What is required:
Please report every line in the entries that contains the string "LIMIT".

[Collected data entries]
**src/rtl/core_seq_ctrl_pkg.sv**
```systemverilog
// Shared definitions for the core sequencer: state encoding, halt codes,
// reset PC default and watchdog width.
package core_seq_ctrl_pkg;

  localparam int unsigned XLEN_DEF = 32;
  localparam int unsigned ILEN_DEF = 32;
  localparam logic [31:0] RESET_PC_DEF = 32'h8000_0000;
  localparam int unsigned WDOG_W = 8;
  localparam logic [WDOG_W-1:0] TIMEOUT_DEF = 8'd255;

  typedef enum logic [2:0] {
    ST_FETCH    = 3'd0,
    ST_WAIT_I   = 3'd1,
    ST_DECODE   = 3'd2,
    ST_EXEC     = 3'd3,
    ST_MEM_REQ  = 3'd4,
    ST_MEM_WAIT = 3'd5,
    ST_WB       = 3'd6,
    ST_HALT     = 3'd7
  } seq_state_t;

  typedef enum logic [1:0] {
    HALT_NONE    = 2'd0,
    HALT_EBREAK  = 2'd1,
    HALT_ILLEGAL = 2'd2,
    HALT_TIMEOUT = 2'd3
  } halt_code_t;

endpackage

```
**src/rtl/core_seq_wdog.sv**
```systemverilog
// Wait-cycle watchdog: counts consecutive cycles spent waiting on a memory
// handshake and flags the cycle that completes LIMIT waiting cycles.
module core_seq_wdog
  import core_seq_ctrl_pkg::*;
#(
  parameter logic [WDOG_W-1:0] LIMIT = TIMEOUT_DEF
) (
  input  logic clk,
  input  logic rst,
  input  logic clr,
  input  logic inc,
  output logic expire
);

  logic [WDOG_W-1:0] r_count;

  always_ff @(posedge clk) begin
    if (rst || clr) begin
      r_count <= '0;
    end else if (inc) begin
      r_count <= r_count + 1'b1;
    end
  end

  // r_count holds the waiting cycles already elapsed; this one is the LIMIT-th.
  assign expire = inc && (r_count == LIMIT - 1'b1);

endmodule

```
**src/rtl/core_seq_ctrl.sv**
```systemverilog
// Multi-cycle core sequencer: owns PC and instruction latch, drives the fetch
// and load/store handshakes, and gates writeback/retire to the WB state.
// Handshakes: a request valid rises on entering its state and stays high,
// with address stable, until the cycle its ready is sampled high.
module core_seq_ctrl
  import core_seq_ctrl_pkg::*;
#(
  parameter int unsigned       XLEN     = XLEN_DEF,
  parameter int unsigned       ILEN     = ILEN_DEF,
  parameter logic [XLEN-1:0]   RESET_PC = RESET_PC_DEF,
  parameter logic [WDOG_W-1:0] TIMEOUT  = TIMEOUT_DEF
) (
  input  logic            clk,
  input  logic            rst,
  output logic            ifu_req_valid,
  input  logic            ifu_req_ready,
  output logic [XLEN-1:0] ifu_addr,
  input  logic            ifu_rsp_valid,
  input  logic [ILEN-1:0] ifu_rsp_inst,
  output logic [ILEN-1:0] inst,
  input  logic            is_mem,
  input  logic            is_ebreak,
  input  logic            illegal,
  output logic            lsu_req_valid,
  input  logic            lsu_req_ready,
  input  logic            lsu_rsp_valid,
  input  logic [XLEN-1:0] next_pc,
  input  logic            rf_wr_req,
  output logic            rf_wr_en,
  output logic [XLEN-1:0] pc,
  output logic            retire,
  output logic            halted,
  output logic [1:0]      halt_code,
  output seq_state_t      dbg_state
);

  seq_state_t      r_state;
  logic [XLEN-1:0] r_pc;
  logic [ILEN-1:0] r_inst;
  logic            r_halted;
  halt_code_t      r_halt_code;

  logic w_awaited;
  logic w_wait_state;
  logic w_inc;
  logic w_expire;

  always_comb begin
    w_awaited    = 1'b1;
    w_wait_state = 1'b1;
    unique case (r_state)
      ST_FETCH:    w_awaited = ifu_req_ready;
      ST_WAIT_I:   w_awaited = ifu_rsp_valid;
      ST_MEM_REQ:  w_awaited = lsu_req_ready;
      ST_MEM_WAIT: w_awaited = lsu_rsp_valid;
      default:     w_wait_state = 1'b0;
    endcase
  end

  // Counter runs only while stalled; any progress or non-wait state clears it.
  assign w_inc = w_wait_state && !w_awaited;

  core_seq_wdog #(
    .LIMIT(TIMEOUT)
  ) u_wdog (
    .clk   (clk),
    .rst   (rst),
    .clr   (!w_inc),
    .inc   (w_inc),
    .expire(w_expire)
  );

  always_ff @(posedge clk) begin
    if (rst) begin
      r_state     <= ST_FETCH;
      r_pc        <= RESET_PC;
      r_inst      <= '0;
      r_halted    <= 1'b0;
      r_halt_code <= HALT_NONE;
    end else begin
      unique case (r_state)
        ST_FETCH: begin
          if (ifu_req_ready) begin
            r_state <= ST_WAIT_I;
          end else if (w_expire) begin
            r_state     <= ST_HALT;
            r_halted    <= 1'b1;
            r_halt_code <= HALT_TIMEOUT;
          end
        end
        ST_WAIT_I: begin
          if (ifu_rsp_valid) begin
            r_inst  <= ifu_rsp_inst;
            r_state <= ST_DECODE;
          end else if (w_expire) begin
            r_state     <= ST_HALT;
            r_halted    <= 1'b1;
            r_halt_code <= HALT_TIMEOUT;
          end
        end
        ST_DECODE: begin
          if (illegal) begin
            r_state     <= ST_HALT;
            r_halted    <= 1'b1;
            r_halt_code <= HALT_ILLEGAL;
          end else if (is_ebreak) begin
            r_state     <= ST_HALT;
            r_halted    <= 1'b1;
            r_halt_code <= HALT_EBREAK;
          end else begin
            r_state <= ST_EXEC;
          end
        end
        ST_EXEC: begin
          if (next_pc[1:0] != 2'b00) begin
            r_state     <= ST_HALT;
            r_halted    <= 1'b1;
            r_halt_code <= HALT_ILLEGAL;
          end else if (is_mem) begin
            r_state <= ST_MEM_REQ;
          end else begin
            r_state <= ST_WB;
          end
        end
        ST_MEM_REQ: begin
          if (lsu_req_ready) begin
            r_state <= ST_MEM_WAIT;
          end else if (w_expire) begin
            r_state     <= ST_HALT;
            r_halted    <= 1'b1;
            r_halt_code <= HALT_TIMEOUT;
          end
        end
        ST_MEM_WAIT: begin
          if (lsu_rsp_valid) begin
            r_state <= ST_WB;
          end else if (w_expire) begin
            r_state     <= ST_HALT;
            r_halted    <= 1'b1;
            r_halt_code <= HALT_TIMEOUT;
          end
        end
        ST_WB: begin
          r_pc    <= next_pc;
          r_state <= ST_FETCH;
        end
        ST_HALT: begin
          r_state <= ST_HALT;
        end
      endcase
    end
  end

  // Strobes are gated by rst so nothing is requested or committed in reset cycles.
  assign ifu_req_valid = (r_state == ST_FETCH) && !rst;
  assign lsu_req_valid = (r_state == ST_MEM_REQ) && !rst;
  assign rf_wr_en      = (r_state == ST_WB) && rf_wr_req && !rst;
  assign retire        = (r_state == ST_WB) && !rst;
  assign ifu_addr      = r_pc;
  assign pc            = r_pc;
  assign inst          = r_inst;
  assign halted        = r_halted;
  assign halt_code     = r_halt_code;
  assign dbg_state     = r_state;

endmodule

```
**config.mk**
```make
export PLATFORM = sky130hd
export DESIGN_NAME = core_seq_ctrl
export DESIGN_NICKNAME = d
export VERILOG_FILES = /design/src/rtl/core_seq_ctrl_pkg.sv /design/src/rtl/core_seq_wdog.sv /design/src/rtl/core_seq_ctrl.sv
export SDC_FILE = /design/constraint.sdc
export NUM_CORES = 1
export LEC_CHECK = 0
export ABC_AREA = 1
export CORE_MARGIN = 8
export CORE_UTILIZATION = 32
export CTS_CLUSTER_SIZE = 12
export DETAILED_ROUTE_END_ITERATION = 8
export PLACE_DENSITY_LB_ADDON = 0.1
export SYNTH_ARGS = -nofsm -noshare
export SYNTH_HDL_FRONTEND = slang
export SYNTH_HIERARCHICAL = 1
export SYNTH_SLANG_ARGS = --single-unit
```
**constraint.sdc**
```tcl
create_clock -name clk -period 3.6 [get_ports clk]
set_clock_uncertainty 0.05 [all_clocks]
set_input_delay 0.36 -clock clk [delete_from_list [all_inputs] [get_ports clk]]
set_output_delay 0.36 -clock clk [all_outputs]
set_load 0.005 [all_outputs]
```
**Word level (Yosys, flattened, before mapping)**

Index checks and enable logic that the tools add are counted.

- Register bits after elaboration: 78
- Output and inout bits: 106
- Word-level logic and storage cells: 68

- Add/sub/neg operators: 1
- Equal/unequal tests: 14
- Mux-type cells: 30
- Reductions and logical operators: 17

Operators with widths:

| cell | number |
|---|---|
| one-hot mux 3 bit (8 select lines) | 1 |
| two-way mux 3 bit | 7 |
| two-way mux 2 bit | 10 |
| == test 3 bit (second input constant) | 4 |
| one-hot mux 2 bit (6 select lines) | 1 |
| != test 2 bit (second input constant) | 5 |
| two-way mux 1 bit | 9 |
| adder 8 x 1 -> 8 bit (second input constant) | 1 |
| == test 8 bit (second input constant) | 1 |
| logical AND 1 bit | 7 |
| AND reduction 7 bit | 1 |
| == test 3 x 2 -> 1 bit (second input constant) | 2 |
| one-hot mux 1 bit (6 select lines) | 1 |
| nonzero test 6 bit | 1 |
| one-hot mux 1 bit (4 select lines) | 1 |
| OR reduction 4 bit | 1 |
| == test 3 x 1 -> 1 bit (second input constant) | 1 |
| logical NOT 1 bit | 3 |
| logical NOT 3 bit | 1 |
| != test 3 bit (second input constant) | 1 |
| AND reduction 2 bit | 1 |
| nonzero test 2 bit | 1 |
| logical OR 1 bit | 1 |

**Logic depth before layout (Yosys ltp)**

Gate-level depths: netlist of the first run.

- Depth after elaboration: 8
- Gate-level depth with buffers: 16
- Mapped depth without buffers: 14

**Hierarchy**

Netlist of the first run, hierarchy kept.

By module, submodules not included:

| module | times used | cells each | area an instance (µm²) |
|---|---|---|---|
| core_seq_ctrl | 1 | 410 | 2996.6 |
| core_seq_wdog | 1 | 52 | 394.1 |

**Worst setup path after synthesis of the first run**

No wires, ideal clock.

- Kind: register -> register
- From: register r_state[1], in the netlist dbg_state[1]
- To: register r_halt_code[0], in the netlist halt_code[0]
- Library setup time: 0.113 ns
- Arrival time: 2.054 ns
- Setup slack: 1.383 ns
- Stages on the path, launching flop included: 16
- Buffers on the path: 2
- Period minus slack after synthesis: 2.217 ns
- Cell sequence: dfxtp_1 > buf_4 > nor2_2 > nand3_1 > nand2_1 > nor3_1 > buf_4 > nand4_1 > nor3_1 > nor2_4 > clkinv_1 > o21ai_0 > nor2_1 > nand2_2 > nor2_1 > nor2_1

- Longest elaborated chain between the ends: 8
- Elaborated cells between the ends (all ways): 26
- Classes of those cells: 11 x eq/ne; 8 x mux; 7 x reduce/logical

Ends and longest elaborated chain:

| item | line | source |
|---|---|---|
| start, declared | core_seq_ctrl.sv:37 | `seq_state_t r_state;` |
| start signal, assigned | core_seq_ctrl.sv:75 | `r_state <= ST_FETCH;` |
| start signal, assigned | core_seq_ctrl.sv:84 | `r_state <= ST_WAIT_I;` |
| start signal, assigned | core_seq_ctrl.sv:86 | `r_state <= ST_HALT;` |
| == test 3 bit, or another cell as far along | core_seq_ctrl.sv:51 | `unique case (r_state)` |
| one-hot mux 1 bit (4 select lines) / OR reduction 4 bit (equally long branches) | n/a |  |
| logical NOT 1 bit / two-way mux 1 bit (equally long branches) | core_seq_ctrl.sv:61, core_seq_ctrl.sv:51 |  |
| logical AND 1 bit (*) | core_seq_ctrl.sv:61 | `assign w_inc = w_wait_state && !w_awaited;` |
| via w_inc | core_seq_ctrl.sv:45 | `logic w_inc;` |
| logical AND 1 bit (*) | core_seq_wdog.sv:26 | `assign expire = inc && (r_count == LIMIT - 1'b1);` |
| via w_expire | core_seq_ctrl.sv:46 | `logic w_expire;` |
| two-way mux 2 bit (*) | n/a |  |
| two-way mux 2 bit, on equally long branches | n/a |  |
| one-hot mux 2 bit (6 select lines) (*) | core_seq_ctrl.sv:81 | `unique case (r_state)` |
| end signal, assigned | core_seq_ctrl.sv:79 | `r_halt_code <= HALT_NONE;` |
| end signal, assigned | core_seq_ctrl.sv:88 | `r_halt_code <= HALT_TIMEOUT;` |
| end signal, assigned | core_seq_ctrl.sv:98 | `r_halt_code <= HALT_TIMEOUT;` |
| end, declared | core_seq_ctrl.sv:41 | `halt_code_t r_halt_code;` |

The timed path passes the listed nets; every way through them passes the cells marked *. The select of a mux whose other input is x is not followed.
A chain may end at the register's enable or synchronous reset.

**Final worst setup path of the first run**

- From: register r_state[1], in the netlist dbg_state[1]
- To: output rf_wr_en

- Longest elaborated chain between the ends: 3

Ends and longest elaborated chain:

| item | line | source |
|---|---|---|
| == test 3 bit | core_seq_ctrl.sv:157 | `assign rf_wr_en = (r_state == ST_WB) && rf_wr_req && !rst;` |
| logical AND 1 bit (2 in series) | core_seq_ctrl.sv:157 |  |
| end, declared | core_seq_ctrl.sv:29 | `output logic rf_wr_en,` |

No other way between the ends.

==> results.cfg, run 1 <==
[placed_design]
gp_congestion = 0.877
port_buffers = 179
hpwlAfterDp_mm = 7.89
placed_cells = 725
pre_cts_slack_ps = 972

[routing]
wl_per_cell_microns = 14.6
highest_layer = met4
routed-wl-met3_microns = 835
final_antenna_net_count = 0
drtIter0Drc = 200
via_per_inst = 4.52
drc = 0
routedLengthMet1_mm = 4.89
met2_length_mm = 5.04
drtPass1Iterations = 4
dr_total_vias = 3347
wirelength_mm = 10.8

[die]
core_sq_um = 10300
initial_utilization = 0.328
ios = 180
die_w_microns = 119
rows = 37
die_h_microns = 119
die_area_sq_um = 14100

[min_path]
hold_path.class = reg -> reg
hold_start = halted
holdPathStages = 2

[global_routing]
grt-ovfl-total = 0
grt_pass1_wl_mm = 17.2
grt_pass1_vias = 3302
globalRouteTotalUtil = 0.150
antenna_found_initial = 0
grt_max_degree = 68

[worst_setup_path]
worstSetupStartpoint = dbg_state[1]
crit_type = reg -> out
arrival_ps = 2500
r2r-start = dbg_state[1]
cp.required_ps = 3190
worstPathMaxFanout = 33
critPathCaptureType = output port
worst_r2r_path_depth = 15
start_kind = flop

[synth]
synth_area_leaders = dfxtp_1 (46%), nor2_1 (16%), o21ai_0 (9.7%)
seq_area_frac_synth = 0.461
synth_nets = 538
synthCells = 462
yosys_warnings = 6
avgSynthCellArea_sq_um = 7.34
yosysTopAreaCellShare = 0.461
synth_seq_cells = 78
synth_largest_area_cell = dfxtp_1
syn_area_sq_um = 3390
synth_cell_type_count = 27

[clock_network]
clk_pin_slew_ps = 80
cts_setup_buffers = 0
tritoncts = built
htree_num_levels = 3
numClockSinks = 78
clkLatencyLatePin_ps = 330
ctsHoldBuffers = 0
cts_made_buffers = 9
cts.path.max_buffers = 2
root_buffer = clkbuf_8
cts_resized = 0

[layout]
regArea_sq_um = 1560
layout_common_cells = clkdlybuf4s50_1 (179), nor2_1 (149), dfxtp_1 (78)
area_delta_synth_final_pct = 55.1
num-fill-cells = 999
final_common_cell = clkdlybuf4s50_1
final_cells = 741
nNetsFinal = 676
multi_input_area_sq_um = 1380
diodes = 0
drive_above_1_share = 0.0612

[timing]
fin_crit_ps = 2910
hold_violations = 0
tightest_slew_ps = 613
max_freq_mhz = 343
setup_viol = 0
slew_violations = 0
min_period_over_period = 0.809
grt_setup_unrepaired = no
finalWorstSetupSlack_ps = 686
slew_headroom = 0.591
setup_tns_ps = 0

[power_and_ir_drop]
p_comb_frac = 0.313
p_total_mw = 2.79
power.share.clock = 0.283
switching_share = 0.296
p_int_mw = 1.96
seqPwrFrac = 0.404
switching_power_mw = 0.826
peakVddDrop_mv = 0.310
powerDensity_nw_per_um2 = 530
leakage_nw = 2.09

[run_status]
status = complete, no violations

[flow_run]
drv_cap = 0
[Yosys cell counts, drive strengths merged]
master and instances:
nand4 4, clkbuf 8, inv 22, buf 48
nand2 37, dfxtp 78, ha 2, o21ai 69
a21oi 12, o211ai 1, nor4 1, nor3 6
nor2 155, or2 2, nand3 16, clkinv 1
[flip-flops by register name, indices dropped and copies added, names as in the netlist]
register	count
ifu_addr	32
inst	32
u_wdog/r_count	8
dbg_state	3
halt_code	2
halted	1
[per-layer routing]
layer  track usage  up-vias
li1              -     1714
met1         0.178     1515
met4        0.0427        0
met3        0.0576        6
met5             0        -
met2         0.245      112
[final timing paths]
kind,slack (ps),end
setup / recovery,690,rf_wr_en
hold / removal,420,halted
setup reg to reg,930,halt_code[1]
hold reg to reg,420,halted
[cell families (layout without fill, tap and decap cells)]
kind of cell,Yosys count,after routing,synth area share
buffers and inverters,79,222,0.132
flip-flops,78,78,0.461
AO/OA/AOI/OAI,82,82,0.122
AND/OR/NAND/NOR,221,221,0.278
adder cells (fa/ha/maj),2,2,0.00738
[power by group through the flow]
stage               Clock, mW  Sequential [mW]  Combinational, mW
floorplan                   0             1.12              0.440
global placement            0             1.14              0.879
detailed placement          0             1.15              0.882
CTS                     0.813             1.13              0.885
global route            0.861             1.15              0.977
finish                  0.791             1.13              0.873
[final cells by class]
type                       count  share of cell area
timing repair buffer         183               0.346
sequential                    78               0.297
multi-input combinational    305               0.262
tap                          136              0.0324
clock buffer                  11              0.0250
clock inverter                 5              0.0202
inverter                      23              0.0169
[critical path, cell delays in order (launching register included)]
cell and delay (ps):
dfxtp_1 680, inv_2 140, nor2_2 180, inv_2 70, nor2_4 90, buf_4 310, nand2_1 80, nor2_1 90
clkdlybuf4s50_1 510
[metrics by stage]
| step | area [sq um] | hold WS (ps) | utilization |
|---|---|---|---|
| finish | 5260 | 416 | 0.510 |
| global route | 5260 | 459 | 0.510 |
| CTS | 5260 | 411 | 0.510 |
| detailed placement | 5020 | 397 | 0.486 |
| global placement | 5020 | 397 | 0.486 |
| floorplan | 3390 | 387 | - |
Power figures use the tool's default switching activity.
==> run 2: changes to the inputs <==
Clock period 3.6 ns to 3.02 ns, I/O delays scaled along.
==> run 2 against run 1 <==
Effect of this change: count of clock-buffer cells in the layout is 1 lower; hold slack worse by 8.1 ps; utilization fell by 0.085 points; routed wire length grew 0.65%; die area unchanged; via count is 0.69% higher; power up 15%.
==> results.cfg, run 2 (synthesis results as in run 1) <==
[global_routing]
grt-ovfl-total = 0
grt_max_degree = 68
grt_pass1_vias = 3315
globalRouteTotalUtil = 0.149
grt_pass1_wl_mm = 17.3
antenna_found_initial = 0

[layout]
layout_common_cells = clkdlybuf4s50_1 (179), nor2_1 (149), dfxtp_1 (78)
final_common_cell = clkdlybuf4s50_1
nNetsFinal = 679
num-fill-cells = 1010
diodes = 0
final_cells = 744
multi_input_area_sq_um = 1380
area_delta_synth_final_pct = 54.9
drive_above_1_share = 0.0691
regArea_sq_um = 1560

[clock_network]
numClockSinks = 78
root_buffer = clkbuf_8
clk_pin_slew_ps = 80
htree_num_levels = 3
cts_setup_buffers = 0
clkLatencyLatePin_ps = 340
cts_resized = 0
cts.path.max_buffers = 2
tritoncts = built
ctsHoldBuffers = 0
cts_made_buffers = 9

[routing]
routed-wl-met3_microns = 740
highest_layer = met4
via_per_inst = 4.53
wl_per_cell_microns = 14.7
routedLengthMet1_mm = 4.83
dr_total_vias = 3370
drc = 0
wirelength_mm = 10.9
met2_length_mm = 5.26
drtPass1Iterations = 4
drtIter0Drc = 189
final_antenna_net_count = 0

[die]
initial_utilization = 0.328
die_area_sq_um = 14100
die_w_microns = 119
die_h_microns = 119
rows = 37
ios = 180
core_sq_um = 10300

[placed_design]
port_buffers = 179
pre_cts_slack_ps = 566
hpwlAfterDp_mm = 8.02
gp_congestion = 0.928
placed_cells = 728

[timing]
fin_crit_ps = 2420
slew_headroom = 0.596
grt_setup_unrepaired = no
setup_viol = 0
min_period_over_period = 0.802
hold_violations = 0
max_freq_mhz = 413
setup_tns_ps = 0
slew_violations = 0
tightest_slew_ps = 607
finalWorstSetupSlack_ps = 599

[power_and_ir_drop]
p_comb_frac = 0.338
seqPwrFrac = 0.411
leakage_nw = 2.09
switching_power_mw = 0.992
p_int_mw = 2.21
switching_share = 0.310
peakVddDrop_mv = 0.263
p_total_mw = 3.20
powerDensity_nw_per_um2 = 609
power.share.clock = 0.251

[flow_run]
drv_cap = 0

[worst_setup_path]
crit_type = reg -> reg
cp.required_ps = 3240
start_kind = flop
reg2reg_slack_ps = 600
arrival_ps = 2640
worstPathMaxFanout = 11
critPathCaptureType = flop

[min_path]
hold_path.class = reg -> reg

[run_status]
status = complete, no violations
run 2: cell count changes in the layout (fill, tap and decap cells not counted), sizes merged:
cell | previous run | this run
clkinv | 2 | 5
buf | 4 | 7
bufinv | 3 | 1
clkbuf | 11 | 10
run 2: cell type report:
cell class	count	share of cell area
Tap cell	136	0.0324
Clock buffer	10	0.0262
Multi-Input combinational cell	305	0.263
Timing Repair Buffer	186	0.351
Clock inverter	6	0.0131
Inverter	23	0.0169
Sequential cell	78	0.297
run 2: layer usage:
metal / track usage / vias up
met1: 0.179 / 1519
met5: 0 / -
met4: 0.0482 / 0
met3: 0.0430 / 8
li1: - / 1715
met2: 0.250 / 128
run 2: worst paths after layout:
kind / endpoint / from / cells past startpoint
max: halt_code[1] / dbg_state[2] / 14
min: halted / halted / 2
max reg2reg: halt_code[1] / dbg_state[2] / 14
min reg2reg: halted / halted / 2
run 2: stage by stage:
step                cell area (sq um)  hold slack (ps)  utilization
global route                     5250              441        0.509
floorplan                        3390              378            -
detailed placement               5040              400        0.489
finish                           5250              408        0.509
global placement                 5040              396        0.489
CTS                              5250              416        0.509
run 2: worst max-delay path, cell delays in order, from the launching register on:
cell and delay, ps:
dfxtp_1 630, inv_4 130, nand3_1 110, nand2_1 70, nor3_1 230, nand4_1 120
nor3_1 330, nor2_4 70, clkinv_1 80, o21ai_0 70, nor2_1 130, nand2_2 100
nand2_1 70, nand2_1 40, nor2_1 100
run 2: power groups by stage:
| stage | logic [mW] | clock network, mW | registers (mW) |
|---|---|---|---|
| 2_1_floorplan | 0.524 | 0 | 1.33 |
| 3_3_place_gp | 1.09 | 0 | 1.33 |
| 3_5_place_dp | 1.09 | 0 | 1.34 |
| 4_1_cts | 1.09 | 0.838 | 1.32 |
| 5_1_grt | 1.20 | 0.888 | 1.34 |
| 6_report | 1.08 | 0.802 | 1.32 |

Reply to the exercise:
// handshake and flags the cycle that completes LIMIT waiting cycles.
  parameter logic [WDOG_W-1:0] LIMIT = TIMEOUT_DEF
  // r_count holds the waiting cycles already elapsed; this one is the LIMIT-th.
  assign expire = inc && (r_count == LIMIT - 1'b1);
    .LIMIT(TIMEOUT)
| logical AND 1 bit (*) | core_seq_wdog.sv:26 | `assign expire = inc && (r_count == LIMIT - 1'b1);` |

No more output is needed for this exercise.